### Prompt
Beginning with the first line, copy out each line of the material until the line containing "export SYNTH_SLANG_ARGS = --single-unit" has been copied as well.

### The data
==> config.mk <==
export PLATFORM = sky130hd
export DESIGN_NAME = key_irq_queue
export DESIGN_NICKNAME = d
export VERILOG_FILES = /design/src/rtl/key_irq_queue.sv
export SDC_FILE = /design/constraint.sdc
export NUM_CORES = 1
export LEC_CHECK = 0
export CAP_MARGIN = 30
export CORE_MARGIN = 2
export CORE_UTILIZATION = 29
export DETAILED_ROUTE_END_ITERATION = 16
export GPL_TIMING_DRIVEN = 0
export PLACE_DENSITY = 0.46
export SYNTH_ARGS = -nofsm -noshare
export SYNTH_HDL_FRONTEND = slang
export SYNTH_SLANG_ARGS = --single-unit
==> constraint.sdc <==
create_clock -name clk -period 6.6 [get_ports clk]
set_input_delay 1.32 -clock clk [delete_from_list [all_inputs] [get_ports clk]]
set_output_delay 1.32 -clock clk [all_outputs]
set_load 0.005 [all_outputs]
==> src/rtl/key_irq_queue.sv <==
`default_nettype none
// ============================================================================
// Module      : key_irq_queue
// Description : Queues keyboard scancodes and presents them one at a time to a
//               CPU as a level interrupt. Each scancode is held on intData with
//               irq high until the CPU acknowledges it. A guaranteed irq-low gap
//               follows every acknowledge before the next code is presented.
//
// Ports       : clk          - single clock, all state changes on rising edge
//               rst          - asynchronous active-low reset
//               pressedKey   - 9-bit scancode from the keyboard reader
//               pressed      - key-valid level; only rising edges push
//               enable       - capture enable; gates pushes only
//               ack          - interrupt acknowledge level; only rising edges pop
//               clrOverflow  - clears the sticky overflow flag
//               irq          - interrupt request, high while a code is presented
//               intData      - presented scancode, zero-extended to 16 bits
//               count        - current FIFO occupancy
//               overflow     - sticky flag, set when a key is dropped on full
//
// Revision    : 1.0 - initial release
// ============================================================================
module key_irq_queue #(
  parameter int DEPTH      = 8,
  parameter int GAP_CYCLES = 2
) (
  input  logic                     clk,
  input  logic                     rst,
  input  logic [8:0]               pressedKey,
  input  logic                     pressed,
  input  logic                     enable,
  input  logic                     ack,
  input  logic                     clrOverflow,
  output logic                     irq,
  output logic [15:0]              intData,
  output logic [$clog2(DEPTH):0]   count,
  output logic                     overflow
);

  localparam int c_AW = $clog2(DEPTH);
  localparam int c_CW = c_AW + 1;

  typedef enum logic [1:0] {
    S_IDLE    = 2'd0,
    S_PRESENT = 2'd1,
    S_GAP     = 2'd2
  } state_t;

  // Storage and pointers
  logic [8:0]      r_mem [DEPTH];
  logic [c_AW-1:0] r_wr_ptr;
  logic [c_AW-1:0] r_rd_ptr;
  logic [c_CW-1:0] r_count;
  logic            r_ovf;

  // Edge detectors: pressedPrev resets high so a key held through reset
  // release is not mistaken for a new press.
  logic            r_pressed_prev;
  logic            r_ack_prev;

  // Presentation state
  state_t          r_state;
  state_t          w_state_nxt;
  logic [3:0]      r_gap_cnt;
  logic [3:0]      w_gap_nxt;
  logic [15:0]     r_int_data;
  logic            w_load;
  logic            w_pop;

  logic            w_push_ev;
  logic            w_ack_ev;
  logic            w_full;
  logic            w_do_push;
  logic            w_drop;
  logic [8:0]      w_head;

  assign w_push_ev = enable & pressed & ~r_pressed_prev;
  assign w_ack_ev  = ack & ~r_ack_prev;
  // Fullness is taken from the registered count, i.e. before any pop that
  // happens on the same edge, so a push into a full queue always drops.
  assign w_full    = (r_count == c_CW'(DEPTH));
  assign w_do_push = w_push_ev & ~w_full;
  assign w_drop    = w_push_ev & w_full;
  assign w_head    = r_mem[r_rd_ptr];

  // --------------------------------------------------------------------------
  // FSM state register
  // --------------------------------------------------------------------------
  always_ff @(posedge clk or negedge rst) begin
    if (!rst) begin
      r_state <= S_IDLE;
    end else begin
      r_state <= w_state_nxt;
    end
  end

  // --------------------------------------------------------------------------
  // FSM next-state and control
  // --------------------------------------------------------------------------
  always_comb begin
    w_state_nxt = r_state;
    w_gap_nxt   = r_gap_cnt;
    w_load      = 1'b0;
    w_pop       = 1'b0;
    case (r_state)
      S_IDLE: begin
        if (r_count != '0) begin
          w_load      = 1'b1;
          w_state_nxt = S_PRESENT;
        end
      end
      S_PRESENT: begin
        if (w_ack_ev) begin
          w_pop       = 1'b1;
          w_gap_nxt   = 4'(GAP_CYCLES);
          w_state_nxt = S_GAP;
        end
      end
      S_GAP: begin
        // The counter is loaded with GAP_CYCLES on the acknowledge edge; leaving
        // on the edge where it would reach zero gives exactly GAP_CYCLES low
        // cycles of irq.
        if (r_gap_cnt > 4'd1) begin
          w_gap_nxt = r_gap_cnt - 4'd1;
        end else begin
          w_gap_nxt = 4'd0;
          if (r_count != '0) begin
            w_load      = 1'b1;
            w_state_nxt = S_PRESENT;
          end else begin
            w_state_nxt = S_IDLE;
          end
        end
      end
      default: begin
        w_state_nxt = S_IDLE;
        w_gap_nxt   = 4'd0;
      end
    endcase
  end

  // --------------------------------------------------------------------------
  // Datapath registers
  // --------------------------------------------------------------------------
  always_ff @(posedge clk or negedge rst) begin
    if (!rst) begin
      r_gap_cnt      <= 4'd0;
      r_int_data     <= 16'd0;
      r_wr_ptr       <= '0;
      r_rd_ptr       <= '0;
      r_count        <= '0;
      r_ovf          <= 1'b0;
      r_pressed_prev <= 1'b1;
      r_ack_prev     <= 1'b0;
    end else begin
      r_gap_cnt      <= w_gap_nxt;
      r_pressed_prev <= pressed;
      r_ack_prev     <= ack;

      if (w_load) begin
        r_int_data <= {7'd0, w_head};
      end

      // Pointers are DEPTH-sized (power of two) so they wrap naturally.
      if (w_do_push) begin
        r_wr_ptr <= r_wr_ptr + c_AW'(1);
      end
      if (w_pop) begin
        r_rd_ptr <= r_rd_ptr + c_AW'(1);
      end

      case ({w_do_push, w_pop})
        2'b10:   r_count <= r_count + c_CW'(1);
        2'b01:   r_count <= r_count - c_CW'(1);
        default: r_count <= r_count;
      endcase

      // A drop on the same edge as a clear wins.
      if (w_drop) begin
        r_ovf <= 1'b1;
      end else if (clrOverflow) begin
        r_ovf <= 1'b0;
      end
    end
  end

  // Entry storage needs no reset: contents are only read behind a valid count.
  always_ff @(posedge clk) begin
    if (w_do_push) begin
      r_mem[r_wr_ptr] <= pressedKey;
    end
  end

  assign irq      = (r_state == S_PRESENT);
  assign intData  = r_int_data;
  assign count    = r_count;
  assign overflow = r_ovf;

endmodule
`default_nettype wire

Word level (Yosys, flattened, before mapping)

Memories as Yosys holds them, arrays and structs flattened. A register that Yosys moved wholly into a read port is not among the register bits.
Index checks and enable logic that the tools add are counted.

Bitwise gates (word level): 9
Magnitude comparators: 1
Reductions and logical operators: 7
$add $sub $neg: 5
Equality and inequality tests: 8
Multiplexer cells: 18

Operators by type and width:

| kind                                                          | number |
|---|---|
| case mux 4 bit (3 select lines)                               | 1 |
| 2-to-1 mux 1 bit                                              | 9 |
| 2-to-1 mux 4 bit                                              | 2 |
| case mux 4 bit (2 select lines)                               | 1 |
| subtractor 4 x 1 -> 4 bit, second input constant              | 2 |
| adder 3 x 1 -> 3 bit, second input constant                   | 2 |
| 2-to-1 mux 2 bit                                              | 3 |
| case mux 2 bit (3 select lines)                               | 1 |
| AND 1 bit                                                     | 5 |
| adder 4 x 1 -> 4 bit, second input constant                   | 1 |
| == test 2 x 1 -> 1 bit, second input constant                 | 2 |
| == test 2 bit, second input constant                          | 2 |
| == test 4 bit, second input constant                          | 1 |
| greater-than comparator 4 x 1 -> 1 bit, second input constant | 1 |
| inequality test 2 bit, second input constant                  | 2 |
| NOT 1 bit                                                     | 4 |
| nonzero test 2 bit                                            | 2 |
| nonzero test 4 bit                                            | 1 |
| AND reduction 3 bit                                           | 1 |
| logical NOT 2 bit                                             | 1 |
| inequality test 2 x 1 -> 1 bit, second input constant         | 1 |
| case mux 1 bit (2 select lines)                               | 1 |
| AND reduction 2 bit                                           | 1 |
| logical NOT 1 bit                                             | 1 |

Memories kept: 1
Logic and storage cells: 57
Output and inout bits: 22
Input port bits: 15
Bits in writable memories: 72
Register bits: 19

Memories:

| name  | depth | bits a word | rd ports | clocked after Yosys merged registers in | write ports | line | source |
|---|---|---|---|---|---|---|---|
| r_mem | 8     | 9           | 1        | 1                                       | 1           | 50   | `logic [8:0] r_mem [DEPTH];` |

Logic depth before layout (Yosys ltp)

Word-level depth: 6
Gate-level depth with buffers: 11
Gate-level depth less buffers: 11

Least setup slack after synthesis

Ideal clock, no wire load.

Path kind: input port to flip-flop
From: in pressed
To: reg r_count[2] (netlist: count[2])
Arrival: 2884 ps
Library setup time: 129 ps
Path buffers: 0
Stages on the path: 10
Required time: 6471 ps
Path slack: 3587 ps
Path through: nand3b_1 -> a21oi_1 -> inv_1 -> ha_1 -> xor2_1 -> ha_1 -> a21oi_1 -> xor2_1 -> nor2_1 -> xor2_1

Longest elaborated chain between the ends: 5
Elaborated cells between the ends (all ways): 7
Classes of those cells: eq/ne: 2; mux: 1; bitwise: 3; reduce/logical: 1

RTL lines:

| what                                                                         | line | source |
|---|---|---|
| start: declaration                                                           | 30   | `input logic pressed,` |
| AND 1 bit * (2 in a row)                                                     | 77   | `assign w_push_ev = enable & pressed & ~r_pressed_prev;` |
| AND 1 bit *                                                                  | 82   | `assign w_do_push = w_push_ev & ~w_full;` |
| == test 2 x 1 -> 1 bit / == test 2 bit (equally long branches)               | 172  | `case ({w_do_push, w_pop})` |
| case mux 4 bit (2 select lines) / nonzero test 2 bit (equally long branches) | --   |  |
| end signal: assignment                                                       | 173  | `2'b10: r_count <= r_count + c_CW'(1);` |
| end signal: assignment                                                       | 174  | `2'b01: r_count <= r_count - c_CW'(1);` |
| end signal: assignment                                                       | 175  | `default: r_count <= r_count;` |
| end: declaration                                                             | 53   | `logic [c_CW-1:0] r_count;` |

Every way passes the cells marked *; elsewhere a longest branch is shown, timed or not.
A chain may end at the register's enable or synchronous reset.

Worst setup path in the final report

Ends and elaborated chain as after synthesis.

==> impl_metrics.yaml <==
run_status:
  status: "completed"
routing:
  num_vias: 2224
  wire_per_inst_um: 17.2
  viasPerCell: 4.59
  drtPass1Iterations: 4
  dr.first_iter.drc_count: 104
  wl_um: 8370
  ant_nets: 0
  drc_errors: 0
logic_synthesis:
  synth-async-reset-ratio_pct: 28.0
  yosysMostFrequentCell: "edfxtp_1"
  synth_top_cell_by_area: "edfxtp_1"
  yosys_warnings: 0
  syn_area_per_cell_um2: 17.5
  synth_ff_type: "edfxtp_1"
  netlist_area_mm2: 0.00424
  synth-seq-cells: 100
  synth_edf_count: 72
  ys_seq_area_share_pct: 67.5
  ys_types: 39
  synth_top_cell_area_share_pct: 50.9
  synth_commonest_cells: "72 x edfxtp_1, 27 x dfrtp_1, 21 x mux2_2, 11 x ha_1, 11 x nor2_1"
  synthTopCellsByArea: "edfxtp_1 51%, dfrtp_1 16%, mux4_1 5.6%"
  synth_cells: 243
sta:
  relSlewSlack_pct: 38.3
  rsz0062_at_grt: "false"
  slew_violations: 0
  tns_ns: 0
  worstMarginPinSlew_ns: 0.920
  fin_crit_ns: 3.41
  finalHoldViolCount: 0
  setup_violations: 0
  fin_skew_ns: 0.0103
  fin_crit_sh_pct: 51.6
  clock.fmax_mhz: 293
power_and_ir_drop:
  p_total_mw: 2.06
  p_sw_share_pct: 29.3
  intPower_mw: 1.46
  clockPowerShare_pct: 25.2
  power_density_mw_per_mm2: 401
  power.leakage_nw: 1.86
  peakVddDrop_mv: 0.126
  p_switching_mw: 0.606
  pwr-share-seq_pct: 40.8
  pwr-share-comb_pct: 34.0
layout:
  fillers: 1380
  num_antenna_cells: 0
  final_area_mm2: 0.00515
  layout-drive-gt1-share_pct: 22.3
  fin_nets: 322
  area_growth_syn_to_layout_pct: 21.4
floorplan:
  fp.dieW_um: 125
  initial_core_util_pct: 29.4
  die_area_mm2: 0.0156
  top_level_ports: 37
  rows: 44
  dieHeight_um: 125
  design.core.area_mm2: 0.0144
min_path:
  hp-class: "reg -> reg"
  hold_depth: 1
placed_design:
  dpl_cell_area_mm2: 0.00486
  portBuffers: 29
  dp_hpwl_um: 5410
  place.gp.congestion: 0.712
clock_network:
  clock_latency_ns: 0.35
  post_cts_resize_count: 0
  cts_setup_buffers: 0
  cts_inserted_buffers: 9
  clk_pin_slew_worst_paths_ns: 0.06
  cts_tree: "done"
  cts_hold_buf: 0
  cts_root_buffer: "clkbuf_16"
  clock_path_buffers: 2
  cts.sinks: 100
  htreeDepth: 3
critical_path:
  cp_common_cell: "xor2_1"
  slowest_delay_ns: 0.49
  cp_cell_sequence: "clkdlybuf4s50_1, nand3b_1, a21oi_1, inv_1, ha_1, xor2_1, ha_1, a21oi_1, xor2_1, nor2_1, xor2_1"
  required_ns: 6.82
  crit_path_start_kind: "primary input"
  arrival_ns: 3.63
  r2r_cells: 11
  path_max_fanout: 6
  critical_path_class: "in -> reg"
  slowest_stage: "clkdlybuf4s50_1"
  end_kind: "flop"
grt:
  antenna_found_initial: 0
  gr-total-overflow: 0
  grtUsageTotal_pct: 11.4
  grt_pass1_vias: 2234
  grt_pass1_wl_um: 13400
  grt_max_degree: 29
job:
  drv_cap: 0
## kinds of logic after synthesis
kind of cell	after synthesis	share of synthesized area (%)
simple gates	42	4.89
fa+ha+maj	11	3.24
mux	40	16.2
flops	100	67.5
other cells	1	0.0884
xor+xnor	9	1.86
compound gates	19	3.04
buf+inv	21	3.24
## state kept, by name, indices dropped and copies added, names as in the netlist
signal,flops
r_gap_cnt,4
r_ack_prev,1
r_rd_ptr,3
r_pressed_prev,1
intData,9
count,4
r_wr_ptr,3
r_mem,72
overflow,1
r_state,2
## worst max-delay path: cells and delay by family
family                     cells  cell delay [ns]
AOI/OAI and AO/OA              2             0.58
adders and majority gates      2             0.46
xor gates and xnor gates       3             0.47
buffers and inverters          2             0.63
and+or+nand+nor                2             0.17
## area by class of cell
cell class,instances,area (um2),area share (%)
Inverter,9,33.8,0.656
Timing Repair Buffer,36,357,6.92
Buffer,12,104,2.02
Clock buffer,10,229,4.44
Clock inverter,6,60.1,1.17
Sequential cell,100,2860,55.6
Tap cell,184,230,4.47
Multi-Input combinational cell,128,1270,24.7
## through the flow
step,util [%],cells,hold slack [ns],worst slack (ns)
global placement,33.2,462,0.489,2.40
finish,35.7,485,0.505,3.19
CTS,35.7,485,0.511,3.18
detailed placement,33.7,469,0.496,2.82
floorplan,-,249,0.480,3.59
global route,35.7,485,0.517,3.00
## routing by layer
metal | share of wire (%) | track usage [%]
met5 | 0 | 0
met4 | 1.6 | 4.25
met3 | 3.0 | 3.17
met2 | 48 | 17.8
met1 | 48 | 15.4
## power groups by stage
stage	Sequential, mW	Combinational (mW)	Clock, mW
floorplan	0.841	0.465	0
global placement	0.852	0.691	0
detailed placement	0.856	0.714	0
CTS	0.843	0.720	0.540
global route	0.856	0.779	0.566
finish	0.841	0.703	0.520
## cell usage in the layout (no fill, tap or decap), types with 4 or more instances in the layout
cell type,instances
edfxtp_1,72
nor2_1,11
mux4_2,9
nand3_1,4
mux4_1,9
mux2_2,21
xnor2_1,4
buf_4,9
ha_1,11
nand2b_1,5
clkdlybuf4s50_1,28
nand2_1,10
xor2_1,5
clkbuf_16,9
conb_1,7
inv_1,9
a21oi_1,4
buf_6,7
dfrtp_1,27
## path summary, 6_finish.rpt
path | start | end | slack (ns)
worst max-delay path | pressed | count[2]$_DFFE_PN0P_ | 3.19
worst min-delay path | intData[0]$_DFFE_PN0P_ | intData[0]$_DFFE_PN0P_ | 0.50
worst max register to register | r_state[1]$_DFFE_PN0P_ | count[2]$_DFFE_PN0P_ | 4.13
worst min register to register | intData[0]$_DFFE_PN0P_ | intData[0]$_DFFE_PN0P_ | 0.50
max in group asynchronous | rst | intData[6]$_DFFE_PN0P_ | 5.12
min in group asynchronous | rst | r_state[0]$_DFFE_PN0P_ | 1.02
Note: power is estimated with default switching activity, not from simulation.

### Solution to this problem
==> config.mk <==
export PLATFORM = sky130hd
export DESIGN_NAME = key_irq_queue
export DESIGN_NICKNAME = d
export VERILOG_FILES = /design/src/rtl/key_irq_queue.sv
export SDC_FILE = /design/constraint.sdc
export NUM_CORES = 1
export LEC_CHECK = 0
export CAP_MARGIN = 30
export CORE_MARGIN = 2
export CORE_UTILIZATION = 29
export DETAILED_ROUTE_END_ITERATION = 16
export GPL_TIMING_DRIVEN = 0
export PLACE_DENSITY = 0.46
export SYNTH_ARGS = -nofsm -noshare
export SYNTH_HDL_FRONTEND = slang
export SYNTH_SLANG_ARGS = --single-unit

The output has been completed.